But while Microsoft’s system had fewer transcription errors than the average human transcriptionist, it still couldn’t best a team of trained humans. So, the world of academia fired back with a new challenge: Lower the error rate to below what human teams can do.
Now Microsoft has done just that. In a blog entry on Sunday, Xuedong Huang, Microsoft Research’s chief speech scientist, reported that the company had broken even that barrier.
It’s a major milestone, Huang wrote. And it gives the company a sound foundation to go from mere transcription to understanding the meaning of what’s being said, he said. Speech recognition is a fundamental building block for building more robust artificial intelligence.
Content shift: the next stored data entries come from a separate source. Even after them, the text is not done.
`config.mk`:
```
export PLATFORM = sky130hd
export DESIGN_NAME = burst_addr_seq
export DESIGN_NICKNAME = d
export VERILOG_FILES = /design/src/rtl/bsq_pkg.sv /design/src/rtl/bsq_load_arb.sv /design/src/rtl/bsq_order_map.sv /design/src/rtl/burst_addr_seq.sv
export SDC_FILE = /design/constraint.sdc
export NUM_CORES = 1
export LEC_CHECK = 0
export BUFFER_PORTS_ARGS = -buffer_cell sky130_fd_sc_hd__clkbuf_2
export CORE_AREA = 2 2 39 41
export CTS_BUF_LIST = sky130_fd_sc_hd__clkbuf_8
export DETAILED_ROUTE_END_ITERATION = 10
export DIE_AREA = 0 0 41 43
export GPL_TIMING_DRIVEN = 1
export PLACE_DENSITY_LB_ADDON = 0.05
export SETUP_SLACK_MARGIN = 0.4
export SYNTH_ARGS = -nofsm -noshare
export SYNTH_HDL_FRONTEND = slang
export SYNTH_SLANG_ARGS = --single-unit
```
`constraint.sdc`:
```
create_clock -name clk -period 0.8 [get_ports clk]
set_input_delay 0.08 -clock clk [delete_from_list [all_inputs] [get_ports clk]]
set_output_delay 0.08 -clock clk [all_outputs]
set_load 0.005 [all_outputs]
```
“Moving from recognizing to understanding speech is the next major frontier for speech technology,” Huang wrote.
Microsoft’s voice recognition system has been improving rapidly. Transcription accuracy is judged by error rates; i.e., the portion of words a system gets wrong out of a given recording of speech. That error rate is determined using Switchboard, a standard test for voice transcription accuracy widely used in the industry, including by IBM and Google.
As recently as September 2016, Microsoft’s error rate, according to Switchboard, was 6.3%, which means that out of every 100 words the system was getting more than 6 wrong. By comparison, a single human transcriptionist has an average error rate of 5.9%, and a team of trained humans clocks in with an error rate of around 5.1%.
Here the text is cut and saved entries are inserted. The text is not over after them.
`config.mk`:
```
export PLATFORM = sky130hd
export DESIGN_NAME = led_test_seq
export DESIGN_NICKNAME = d
export VERILOG_FILES = /design/src/rtl/led_test_pkg.sv /design/src/rtl/led_test_sync.sv /design/src/rtl/led_test_pinseq.sv /design/src/rtl/led_test_regseq.sv /design/src/rtl/led_test_seq.sv
export SDC_FILE = /design/constraint.sdc
export NUM_CORES = 1
export LEC_CHECK = 0
export ABC_AREA = 1
export BUFFER_PORTS_ARGS = -buffer_cell sky130_fd_sc_hd__buf_2
export CORE_MARGIN = 2
export CORE_UTILIZATION = 45
export DETAILED_ROUTE_END_ITERATION = 10
export PLACE_DENSITY = 0.74
export SLEW_MARGIN = 20
export SYNTH_ARGS = -nofsm -noshare
export SYNTH_HDL_FRONTEND = slang
export SYNTH_SLANG_ARGS = --single-unit
```
`constraint.sdc`:
```
create_clock -name clk -period 1.28 [get_ports clk]
set_clock_uncertainty 0.05 [all_clocks]
set_input_delay 0.256 -clock clk [delete_from_list [all_inputs] [get_ports clk]]
set_output_delay 0.256 -clock clk [all_outputs]
set_load 0.05 [all_outputs]
```
`src/rtl/led_test_pkg.sv`:
```
package led_test_pkg;
  typedef enum logic [1:0] {
    PIN_IDLE = 2'd0,
    PIN_TEST = 2'd1,
    PIN_OFF  = 2'd2
  } pin_state_e;
endpackage

```
`src/rtl/led_test_sync.sv`:
```
module led_test_sync #(
  parameter int STAGES = 2
) (
  input  logic clk,
  input  logic rst,
  input  logic async_in,
  output logic level,
  output logic rise
);
  logic [STAGES:0] chain;

  always_ff @(posedge clk) begin
    if (rst) chain <= '0;
    else     chain <= {chain[STAGES-1:0], async_in};
  end

  assign level = chain[STAGES-1];
  assign rise  = chain[STAGES-1] & ~chain[STAGES];
endmodule

```
`src/rtl/led_test_pinseq.sv`:
```
module led_test_pinseq
  import led_test_pkg::*;
#(
  parameter int NCH = 5
) (
  input  logic           clk,
  input  logic           rst,
  input  logic           level,
  input  logic           rise,
  input  logic           unit_ok,
  input  logic [NCH-1:0] led_ok,
  output logic           test_out
);
  localparam int STEP_W = $clog2(NCH + 2);

  pin_state_e        state, state_n;
  logic [STEP_W-1:0] step, step_n;
  logic              show;

  always_comb begin
    state_n = state;
    step_n  = step;
    unique case (state)
      PIN_IDLE: if (rise) begin
        state_n = unit_ok ? PIN_TEST : PIN_OFF;
        step_n  = '0;
      end
      PIN_TEST: if (rise) begin
        if (step == STEP_W'(NCH)) begin
          state_n = PIN_OFF;
          step_n  = '0;
        end else begin
          step_n = step + STEP_W'(1);
        end
      end
      default: ;
    endcase
  end

  always_comb begin
    show = 1'b0;
    if (state_n == PIN_TEST) begin
      if (step_n == '0) show = 1'b1;
      for (int i = 0; i < NCH; i++)
        if (step_n == STEP_W'(i + 1)) show = led_ok[i];
    end
  end

  always_ff @(posedge clk) begin
    if (rst) begin
      state    <= PIN_IDLE;
      step     <= '0;
      test_out <= 1'b0;
    end else begin
      state    <= state_n;
      step     <= step_n;
      test_out <= level & show;
    end
  end

  // alive answer follows unit health
  a_r2_ack_value: assert property (@(posedge clk) disable iff (rst)
    (state == PIN_IDLE && rise) |=> (test_out == $past(unit_ok)));
  // once disengaged or refused, stays off
  a_r5_off_sticky: assert property (@(posedge clk) disable iff (rst)
    (state == PIN_OFF) |=> (state == PIN_OFF));
  a_r3_off_silent: assert property (@(posedge clk) disable iff (rst)
    (state == PIN_OFF) |=> !test_out);
  // step moves only on a rising edge
  a_r6_step_on_rise: assert property (@(posedge clk) disable iff (rst)
    !rise |=> $stable(step));
  // step index never passes the last channel
  a_r4_step_bound: assert property (@(posedge clk) disable iff (rst)
    step <= STEP_W'(NCH));
endmodule

```
`src/rtl/led_test_regseq.sv`:
```
module led_test_regseq #(
  parameter int              NCH        = 5,
  parameter int              ADDR_W     = 8,
  parameter int              DATA_W     = 8,
  parameter logic [ADDR_W-1:0] TEST_ADDR  = 8'h0C,
  parameter logic [DATA_W-1:0] START_CODE = 8'h01
) (
  input  logic              clk,
  input  logic              rst,
  input  logic              bus_tick,
  input  logic              reg_wr,
  input  logic              reg_rd,
  input  logic [ADDR_W-1:0] reg_addr,
  input  logic [DATA_W-1:0] reg_wdata,
  input  logic [NCH-1:0]    led_ok,
  output logic [DATA_W-1:0] reg_rdata
);
  localparam int IDX_W = $clog2(NCH + 1);

  logic              running, done, start, step_en;
  logic [IDX_W-1:0]  idx;
  logic [NCH-1:0]    pass;
  logic [DATA_W-1:0] word;

  assign start   = reg_wr && (reg_addr == TEST_ADDR) && (reg_wdata == START_CODE);
  assign step_en = running && bus_tick;

  always_ff @(posedge clk) begin
    if (rst) begin
      running <= 1'b0;
      done    <= 1'b0;
      idx     <= '0;
    end else if (start) begin
      running <= 1'b1;
      done    <= 1'b0;
      idx     <= '0;
    end else if (step_en) begin
      if (idx == IDX_W'(NCH - 1)) begin
        running <= 1'b0;
        done    <= 1'b1;
      end else begin
        idx <= idx + IDX_W'(1);
      end
    end
  end

  for (genvar g = 0; g < NCH; g++) begin : g_pass
    always_ff @(posedge clk) begin
      if (rst || start)                      pass[g] <= 1'b0;
      else if (step_en && idx == IDX_W'(g))  pass[g] <= led_ok[g];
    end
  end

  always_comb begin
    word            = '0;
    word[DATA_W-1]  = done;
    word[NCH-1:0]   = pass;
  end

  always_ff @(posedge clk) begin
    if (rst)         reg_rdata <= '0;
    else if (reg_rd) reg_rdata <= (reg_addr == TEST_ADDR) ? word : '0;
  end

  // start clears the result
  a_r7_start_clears: assert property (@(posedge clk) disable iff (rst)
    start |=> (!done && pass == '0));
  // other addresses read zero
  a_r9_other_zero: assert property (@(posedge clk) disable iff (rst)
    (reg_rd && reg_addr != TEST_ADDR) |=> (reg_rdata == '0));
  // result only moves on a start or a paced step
  a_r10_pass_hold: assert property (@(posedge clk) disable iff (rst)
    (!start && !step_en) |=> $stable(pass));
  // done and running never together
  a_r8_done_idle: assert property (@(posedge clk) disable iff (rst)
    !(done && running));
endmodule

```
`src/rtl/led_test_seq.sv`:
```
module led_test_seq #(
  parameter int              NCH         = 5,
  parameter int              SYNC_STAGES = 2,
  parameter int              ADDR_W      = 8,
  parameter int              DATA_W      = 8,
  parameter logic [ADDR_W-1:0] TEST_ADDR   = 8'h0C,
  parameter logic [DATA_W-1:0] START_CODE  = 8'h01
) (
  input  logic              clk,
  input  logic              rst,
  input  logic              test_in,
  input  logic              unit_ok,
  input  logic [NCH-1:0]    led_ok,
  output logic              test_out,
  input  logic              bus_tick,
  input  logic              reg_wr,
  input  logic              reg_rd,
  input  logic [ADDR_W-1:0] reg_addr,
  input  logic [DATA_W-1:0] reg_wdata,
  output logic [DATA_W-1:0] reg_rdata
);
  logic t_level, t_rise;

  led_test_sync #(.STAGES(SYNC_STAGES)) u_sync (
    .clk(clk), .rst(rst), .async_in(test_in), .level(t_level), .rise(t_rise)
  );

  led_test_pinseq #(.NCH(NCH)) u_pin (
    .clk(clk), .rst(rst), .level(t_level), .rise(t_rise),
    .unit_ok(unit_ok), .led_ok(led_ok), .test_out(test_out)
  );

  led_test_regseq #(
    .NCH(NCH), .ADDR_W(ADDR_W), .DATA_W(DATA_W),
    .TEST_ADDR(TEST_ADDR), .START_CODE(START_CODE)
  ) u_reg (
    .clk(clk), .rst(rst), .bus_tick(bus_tick), .reg_wr(reg_wr), .reg_rd(reg_rd),
    .reg_addr(reg_addr), .reg_wdata(reg_wdata), .led_ok(led_ok), .reg_rdata(reg_rdata)
  );

  // a low input (after sync and output register) forces a low result
  a_r1_low_forces_low: assert property (@(posedge clk) disable iff (rst)
    !$past(test_in, SYNC_STAGES + 1) |-> !test_out);
endmodule

```
==> reports/metrics.csv, run 1 <==
stage,metric,value,unit
timing,fin_ws,-0.000209,ns
power,p_leak,0.780,nW
global_routing,grt_pass1_wl,4480,µm
clock_network,cts_root_buffer,clkbuf_4,
placed_design,place_hpwl,1920,µm
global_routing,antenna_found_initial,0,
timing,grt_setup_unrepaired,yes,
routing,drc_errors,0,
floorplanning,initial_core_util,46.3,%
critical_path,cp.arrival,1.46,ns
floorplanning,core-area,2690,µm²
placed_design,io_buffers,34,
critical_path,setup.worst_path.class,reg2reg,
power,ir_drop,0.000898,V
yosys,synth_area_leader_cell,dfxtp_1,
routing,wire_per_inst,10.8,µm
yosys,synthCells,179,
yosys,synth_top_area_share,40.2,%
clock_network,clock_sinks,25,
timing,fmax,781,MHz
clock_network,clockBufferDepth,2,
routing,drt_pre_antenna_iters,4,
floorplanning,io_pins,37,
outcome,outcome,finished with violations,
clock_network,insertion_delay,0.32,ns
routing,vias,1240,
yosys,syn_area,1240,µm²
clock_network,cts_tree,done,
timing,fin_worst_hold_slack,0.0711,ns
global_routing,overflow,0,
timing,setup-violations-final,1,
global_routing,grt_pass1_vias,1107,
floorplanning,die_h,56.6,µm
yosys,avgSynthCellArea,6.95,µm²
cells_and_area,layout_common_cells,"buf_2 (33), nand2_1 (23), inv_1 (20)",
routing,viasPerCell,4.79,
placed_design,dp_slack,-0.129,ns
power,power_density,775,nW/µm²
critical_path,crit_required,1.46,ns
routing,drt_iter0_markers,21,
placed_design,gp_congestion,0.836,
timing,min_period,1.28,ns
critical_path,crit_path_end_kind,register,
min_path,min_path_type,in2reg,
clock_network,holdBufCountCts,0,
cells_and_area,layout_commonest_cell,buf_2,
cells_and_area,diodes,0,
yosys,ys_warn_count,0,
cells_and_area,syn_to_final_growth,41.8,%
timing,final-hold-violation-count,0,
critical_path,cp_max_fo,3,
clock_network,cts_htree_levels,1,
yosys,synthDistinctLibCells,22,
global_routing,grt_max_degree,14,
routing,wl,2790,µm
floorplanning,rows,19,
critical_path,start_kind,register,
cells_and_area,utilization,65.7,%
clock_network,clk_pin_slew_worst_paths,0.13,ns
yosys,synth_seq_cells,25,
timing,finalCritPeriodShare,100,%
floorplanning,die_area,3200,µm²
cells_and_area,nets,262,
outcome,violations,negative setup slack,
run,drv_cap,0,
routing,ant_nets,0,
yosys,ys_seq_area_share,40.2,%
cells_and_area,drive_above_1_share,47.4,%
clock_network,cts_buffers,3,
yosys,synthTopCellsByArea,"dfxtp_1 (40%), nand2_1 (12%), inv_1 (8.7%)",
floorplanning,die_w,56.6,µm
timing,finalMaxSlewViolations,0,
global_routing,grt_usage,17.7,%
[cell families (layout without fill, tap and decap cells)]
kind of cell    count (synthesis)  after routing  share of synthesized area, %
xor+xnor                        1              1                         0.704
fa+ha+maj                       5              5                          5.03
simple gates                   87             87                          31.5
other cells                     1              2                         0.301
mux                             2              2                          1.71
flops                          25             25                          40.2
compound gates                 25             25                          10.1
buf+inv                        33             81                          10.6
[worst max-delay path, stage by stage, from the launching register on]
cell and delay [ns]:
dfxtp_2 0.35, inv_2 0.05, nor2_4 0.09, buf_6 0.12, nand3_2 0.06, nand2_2 0.07
nand2_2 0.06, nand2_2 0.09, nand2_2 0.06, a21oi_2 0.12, nor2_1 0.06
[per-layer routing]
layer,GRT usage (%),part of all wire (%)
met3,4.38,4.3
met1,22.4,46
met4,5.44,1.9
met5,0,0
met2,29.4,48
[cells in the mapped netlist]
cell type	n
conb_1	1
buf_4	2
or2_4	1
ha_1	5
nand3_1	12
xor2_1	1
mux2_2	1
inv_1	29
clkbuf_1	2
dfxtp_1	25
nand3_2	1
or2_2	1
o21ai_0	14
or2_1	1
nor3_1	1
nor2_1	27
nand2_4	1
nor4_4	1
nor3b_1	2
mux2i_1	1
nand2_1	39
a21oi_1	11
[flip-flops by register name, summed over array words and instances, names as in the netlist]
register / flops
u_sync.chain: 3
u_reg.idx: 3
u_pin.state: 2
u_pin.test_out: 1
u_reg.reg_rdata: 6
u_pin.step: 3
u_reg.done: 1
u_reg.running: 1
u_reg.pass: 5
[path summary, 6_finish.rpt]
| check | from | to | slack [ns] | cells after the start |
|---|---|---|---|---|
| setup reg to reg | u_sync.chain[1]$_SDFF_PP0_ | u_pin.test_out$_SDFF_PP0_ | -0.0002 | 10 |
| hold / removal | test_in | u_sync.chain[0]$_SDFF_PP0_ | 0.07 | 3 |
| hold reg to reg | u_sync.chain[0]$_SDFF_PP0_ | u_sync.chain[1]$_SDFF_PP0_ | 0.36 | 2 |
| setup / recovery | u_sync.chain[1]$_SDFF_PP0_ | u_pin.test_out$_SDFF_PP0_ | -0.0002 | 10 |
[layout make-up]
type,instances,area [µm²]
fillers,241,921
multi-input cells,122,797
flip-flops and latches,25,513
repair buffers,48,282
inverters,29,109
well taps,31,38.8
clock buffers,4,26.3
[through the flow]
stage          cell area (µm²)  cells   TNS (ns)  power, mW
3_5_place_dp              1540    254      -1.74       1.01
3_3_place_gp              1540    254      -1.29       1.00
5_1_grt                   1770    259     -0.133       1.43
4_1_cts                   1660    259          0       1.35
2_1_floorplan             1250    180     -0.565      0.939
6_report                  1770    259  -0.000209       1.37
[timing repair]
action	4_1_cts	5_1_grt
cloned	0	0
setup buffers	1	0
pin swaps	10	16
setup endpoints to repair	4	7
resized for setup	33	36
[report_power, final]
part           internal (mW)  leakage, nW  switching [mW]
Combinational         0.0811        0.558           0.136
Sequential             0.794        0.207         0.00985
Clock                  0.122       0.0150           0.225
Total                  0.998        0.780           0.370
(Power assumes the default switching activity.)
==> inputs of run 2 (changes only) <==
- CORE_UTILIZATION: 45 -> 50
- PLACE_DENSITY: 0.74 -> 0.78
- clock period: 1.28 -> 1.2 ns (I/O delays scaled with it)
==> reports/metrics.csv, run 2 (synthesis gave the netlist of run 1 again) <==
stage,metric,value,unit,change
cells_and_area,multi_input_area,860,µm²,was 797 µm²
routing,vias,1323,,was 1240
cells_and_area,layout_common_cells,"buf_2 (27), buf_4 (23), nand2_1 (21)",,"was buf_2 (33), nand2_1 (23), inv_1 (20)"
routing,drc_errors,0,,unchanged
placed_design,io_buffers,34,,unchanged
placed_design,dp_slack,-0.183,ns,was -0.129 ns
critical_path,cp_max_fo,3,,unchanged
clock_network,cts_tree,done,,unchanged
global_routing,antenna_found_initial,0,,unchanged
critical_path,setup.worst_path.class,reg2reg,,unchanged
timing,finalMaxSlewViolations,0,,unchanged
timing,min_period,1.33,ns,was 1.28 ns
global_routing,grt_usage,22.2,%,was 17.7%
cells_and_area,seqCellArea,513,µm²,unchanged
critical_path,crit_chain,inv_1 -> nor2_2 -> nand2_1 -> nor2_4 -> nor2_4 -> buf_4 -> buf_4 -> nor2_2,,was inv_2 -> nor2_4 -> buf_6 -> nand3_2 -> nand2_2 -> nand2_2 -> nand2_2 -> nand2_2 -> a21oi_2 -> nor2_1
cells_and_area,largest-register,u_reg.reg_rdata,,unchanged
critical_path,crit_path_top_delay_cell,dfxtp_2,,unchanged
floorplanning,die_area,2910,µm²,was 3200 µm²
timing,grt_setup_unrepaired,yes,,unchanged
clock_network,cts_htree_levels,1,,unchanged
clock_network,insertion_delay,0.31,ns,was 0.32 ns
critical_path,critical_path.max_stage_delay,0.37,ns,was 0.35 ns
floorplanning,rows,18,,was 19
critical_path,cpLargestDelayFamily,simple AND/OR/NAND/NOR gates,,unchanged
power,finalPower,1.50,mW,was 1.37 mW
timing,fin_ws,-0.127,ns,was -0.000209 ns
cells_and_area,drive_above_1_share,52.5,%,was 47.4%
cells_and_area,design_area,1920,µm²,was 1770 µm²
global_routing,overflow,0,,unchanged
timing,final-hold-violation-count,0,,unchanged
clock_network,clock_sinks,25,,unchanged
global_routing,grt_pass1_vias,1195,,was 1107
power,p_leak,0.842,nW,was 0.780 nW
outcome,violations,negative setup slack,,unchanged
routing,ant_nets,0,,unchanged
floorplanning,initial_core_util,51.7,%,was 46.3%
power,ir_drop,0.000673,V,was 0.000898 V
run,drv_cap,0,,unchanged
cells_and_area,nets,270,,was 262
placed_design,dpl-instance-area,1560,µm²,was 1540 µm²
global_routing,grt_max_degree,14,,unchanged
floorplanning,die_h,53.9,µm,was 56.6 µm
cells_and_area,syn_to_final_growth,54.0,%,was 41.8%
cells_and_area,utilization,79.5,%,was 65.7%
clock_network,clk_pin_slew_worst_paths,0.14,ns,was 0.13 ns
placed_design,place_hpwl,1970,µm,was 1920 µm
critical_path,cp.arrival,1.54,ns,was 1.46 ns
routing,drt_pre_antenna_iters,4,,unchanged
routing,wire_per_inst,13.4,µm,was 10.8 µm
floorplanning,core-area,2410,µm²,was 2690 µm²
power,power_density,783,nW/µm²,was 775 nW/µm²
global_routing,grt_pass1_wl,4730,µm,was 4480 µm
cells_and_area,layout_commonest_cell,buf_2,,unchanged
floorplanning,die_w,53.9,µm,was 56.6 µm
clock_network,cts_buffers,3,,unchanged
critical_path,crit_path_end_kind,register,,unchanged
cells_and_area,diodes,0,,unchanged
routing,viasPerCell,4.97,,was 4.79
clock_network,clockBufferDepth,2,,unchanged
clock_network,cts_root_buffer,clkbuf_4,,unchanged
cells_and_area,final_cell_count_no_fill,266,,was 259
floorplanning,io_pins,37,,unchanged
critical_path,crit_buf_inv,3,,was 2
min_path,min_path_type,in2reg,,unchanged
timing,setup-violations-final,9,,was 1
timing,finalCritPeriodShare,111,%,was 100%
timing,fmax,753,MHz,was 781 MHz
critical_path,crit_required,1.42,ns,was 1.46 ns
cells_and_area,fillers,156,,was 241
outcome,outcome,finished with violations,,unchanged
cells_and_area,reg_top3,"u_reg.reg_rdata (6), u_reg.pass (5)",,unchanged
routing,drt_iter0_markers,25,,was 21
cells_and_area,largest_reg_flops,6,,unchanged
routing,wl,3570,µm,was 2790 µm
critical_path,start_kind,register,,unchanged
placed_design,gp_congestion,0.846,,was 0.836
placed_design,dp_cells,256,,was 254
-- run 2: repair_timing --
item	4_1_cts	5_1_grt
pin swaps	19	23
buffers inserted	2	4
resized for setup	40	55
hold buffers	0	0
endpoints found under the setup margin	13	12
-- run 2: report_power, final --
group	internal, mW	leakage, nW	total, mW	switching [mW]
clock network	0.130	0.0150	0.381	0.252
logic	0.107	0.620	0.261	0.155
registers	0.847	0.207	0.858	0.0102
-- run 2: final timing paths --
path / to / from / depth (start not counted) / slack [ns]
max: u_pin.state[1]$_SDFF_PP0_ / u_pin.state[0]$_SDFF_PP0_ / 8 / -0.13
min: u_sync.chain[0]$_SDFF_PP0_ / test_in / 3 / 0.06
max reg2reg: u_pin.state[1]$_SDFF_PP0_ / u_pin.state[0]$_SDFF_PP0_ / 8 / -0.13
min reg2reg: u_sync.chain[1]$_SDFF_PP0_ / u_sync.chain[0]$_SDFF_PP0_ / 2 / 0.36
-- run 2: layout make-up --
type / instances / share of cell area [%]
Timing Repair Buffer: 56 / 19.4
Sequential cell: 25 / 26.8
Inverter: 29 / 5.68
Tap cell: 30 / 1.96
Multi-Input combinational cell: 122 / 44.8
Clock buffer: 4 / 1.37
-- run 2: per-stage QoR --
step,TNS [ns],hold slack (ns)
floorplan,-1.20,0.297
global placement,-2.31,0.339
detailed placement,-2.75,0.358
CTS,-0.0817,0.0639
global route,-1.41,0.0707
finish,-0.597,0.0613
-- run 2: worst min-delay path, delay by kind of cell --
family	cells	cell delay [ns]
buffers and inverters	2	0.13
and+or+nand+nor	1	0.03
-- run 2: metal layers --
metal / GRT usage [%] / vias up / wire length [µm]
met5: 0 / - / 0
met4: 7.26 / 0 / 103
met3: 3.33 / 10 / 140
met2: 40.7 / 36 / 1830
met1: 26.1 / 609 / 1500
li1: - / 668 / -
Microsoft matched the former error rate in October and just beat the latter.
That’s far sooner than the company expected. Indeed, back in 2015, Huang himself told Business Insider that building a system capable of surpassing a human at transcription was “four to five years away.” Less than two years later, we’re well past that point.
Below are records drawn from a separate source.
==> src/rtl/pmp_perm_rule.sv <==
module pmp_perm_rule
    import pmp_chk_pkg::*;
(
    input  logic [7:0] cfg,
    input  logic       locked,
    input  logic       mml,
    input  logic       mmode,
    output perm_t      allow
);
    logic [3:0] tbl_idx;

    always_comb begin
        tbl_idx = {cfg[7], cfg[0], cfg[1], cfg[2]};
        if (mml) begin
            allow = lockdown_perm(tbl_idx, mmode);
        end else if (mmode && !locked) begin
            allow = P_RWX;
        end else begin
            allow = cfg[2:0];
        end
    end

    // machine mode under lockdown never receives all three permissions
    always_comb begin
        if (mml && mmode) begin
            assert_mml_m_no_rwx_R4: assert (allow != P_RWX);
        end
    end
endmodule

==> src/rtl/pmp_access_check.sv <==
module pmp_access_check
    import pmp_chk_pkg::*;
#(
    parameter int N_ENT = 16,
    parameter int AW    = 34,
    parameter int LW    = 4
) (
    input  logic               clk,
    input  logic               rst_n,
    input  logic               req_valid,
    input  logic [AW-1:0]      req_addr,
    input  logic [LW-1:0]      req_len_m1,
    input  logic [2:0]         req_perm,
    input  logic               req_mmode,
    input  logic [N_ENT*AW-1:0] ent_lo,
    input  logic [N_ENT*AW-1:0] ent_hi,
    input  logic [N_ENT*8-1:0] ent_cfg,
    input  logic [N_ENT-1:0]   ent_lock,
    input  logic               sec_mml,
    input  logic               sec_mmwp,
    output logic               rsp_valid,
    output logic [2:0]         rsp_allow,
    output logic               rsp_grant
);
    localparam int MODE_LSB = 3;

    logic [AW-1:0]    last_addr;
    logic [N_ENT-1:0] ent_full;
    logic [N_ENT-1:0] ent_partial;
    logic             any_hit;
    logic             sel_partial;
    logic [7:0]       sel_cfg;
    logic             sel_lock;
    perm_t            match_allow;
    rsp_state_t       state_d;
    rsp_state_t       state_q;

    assign last_addr = req_addr + AW'(req_len_m1);

    for (genvar g = 0; g < N_ENT; g++) begin : g_ent
        pmp_entry_cmp #(.AW(AW)) i_cmp (
            .first_addr (req_addr),
            .last_addr  (last_addr),
            .lo         (ent_lo[g*AW +: AW]),
            .hi         (ent_hi[g*AW +: AW]),
            .mode       (ent_cfg[g*8+MODE_LSB +: 2]),
            .full       (ent_full[g]),
            .partial    (ent_partial[g])
        );
    end

    pmp_priority_pick #(.N_ENT(N_ENT)) i_pick (
        .clk         (clk),
        .rst_n       (rst_n),
        .full        (ent_full),
        .partial     (ent_partial),
        .cfg         (ent_cfg),
        .lock        (ent_lock),
        .any_hit     (any_hit),
        .sel_partial (sel_partial),
        .sel_cfg     (sel_cfg),
        .sel_lock    (sel_lock)
    );

    pmp_perm_rule i_rule (
        .cfg    (sel_cfg),
        .locked (sel_lock),
        .mml    (sec_mml),
        .mmode  (req_mmode),
        .allow  (match_allow)
    );

    always_comb begin
        state_d       = state_q;
        state_d.valid = req_valid;
        if (req_valid) begin
            if (any_hit && sel_partial) begin
                state_d.allow = P_NONE;
                state_d.grant = 1'b0;
            end else if (any_hit) begin
                state_d.allow = match_allow;
                state_d.grant = ((req_perm & match_allow) == req_perm);
            end else begin
                if (sec_mmwp) begin
                    state_d.allow = P_NONE;
                end else if (sec_mml) begin
                    state_d.allow = (req_mmode && !req_perm[2]) ? P_RW : P_NONE;
                end else begin
                    state_d.allow = req_mmode ? P_RWX : P_NONE;
                end
                state_d.grant = (state_d.allow != P_NONE);
            end
        end
    end

    always_ff @(posedge clk or negedge rst_n) begin
        if (!rst_n) begin
            state_q <= '0;
        end else begin
            state_q <= state_d;
        end
    end

    assign rsp_valid = state_q.valid;
    assign rsp_allow = state_q.allow;
    assign rsp_grant = state_q.grant;

    // response follows request by one cycle
    assert_valid_delay_R9: assert property (@(posedge clk) disable iff (!rst_n)
        req_valid |=> rsp_valid);
    assert_valid_idle_R9: assert property (@(posedge clk) disable iff (!rst_n)
        !req_valid |=> !rsp_valid && $stable(rsp_allow) && $stable(rsp_grant));

    // straddling access is refused
    assert_partial_deny_R2: assert property (@(posedge clk) disable iff (!rst_n)
        (req_valid && any_hit && sel_partial) |=> (rsp_allow == 3'b000) && !rsp_grant);

    // unmatched access under MMWP is refused
    assert_mmwp_deny_R7: assert property (@(posedge clk) disable iff (!rst_n)
        (req_valid && !any_hit && sec_mmwp) |=> (rsp_allow == 3'b000) && !rsp_grant);

    // a grant never covers more than was allowed
    assert_grant_subset_R8: assert property (@(posedge clk) disable iff (!rst_n)
        (rsp_valid && rsp_grant) |-> (($past(req_perm) & rsp_allow) == $past(req_perm)));
endmodule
Still, challenges remain. Microsoft’s transcription system is patterned after the audio coming from a nice, stable landline telephone, Geoffrey Zweig, formerly a principal researcher at the company, told Business Insider last October. The next frontier for voice recognition is to accurately transcribe speech even when it’s coming over a lousy cell connection or an echoing McDonalds drive-thru speaker.
Speech science “still has many challenges to address, such as achieving human levels of recognition in noisy environments with distant microphones, in recognizing accented speech, or speaking styles and languages for which only limited training data is available,” Huang wrote in his blog post on Sunday.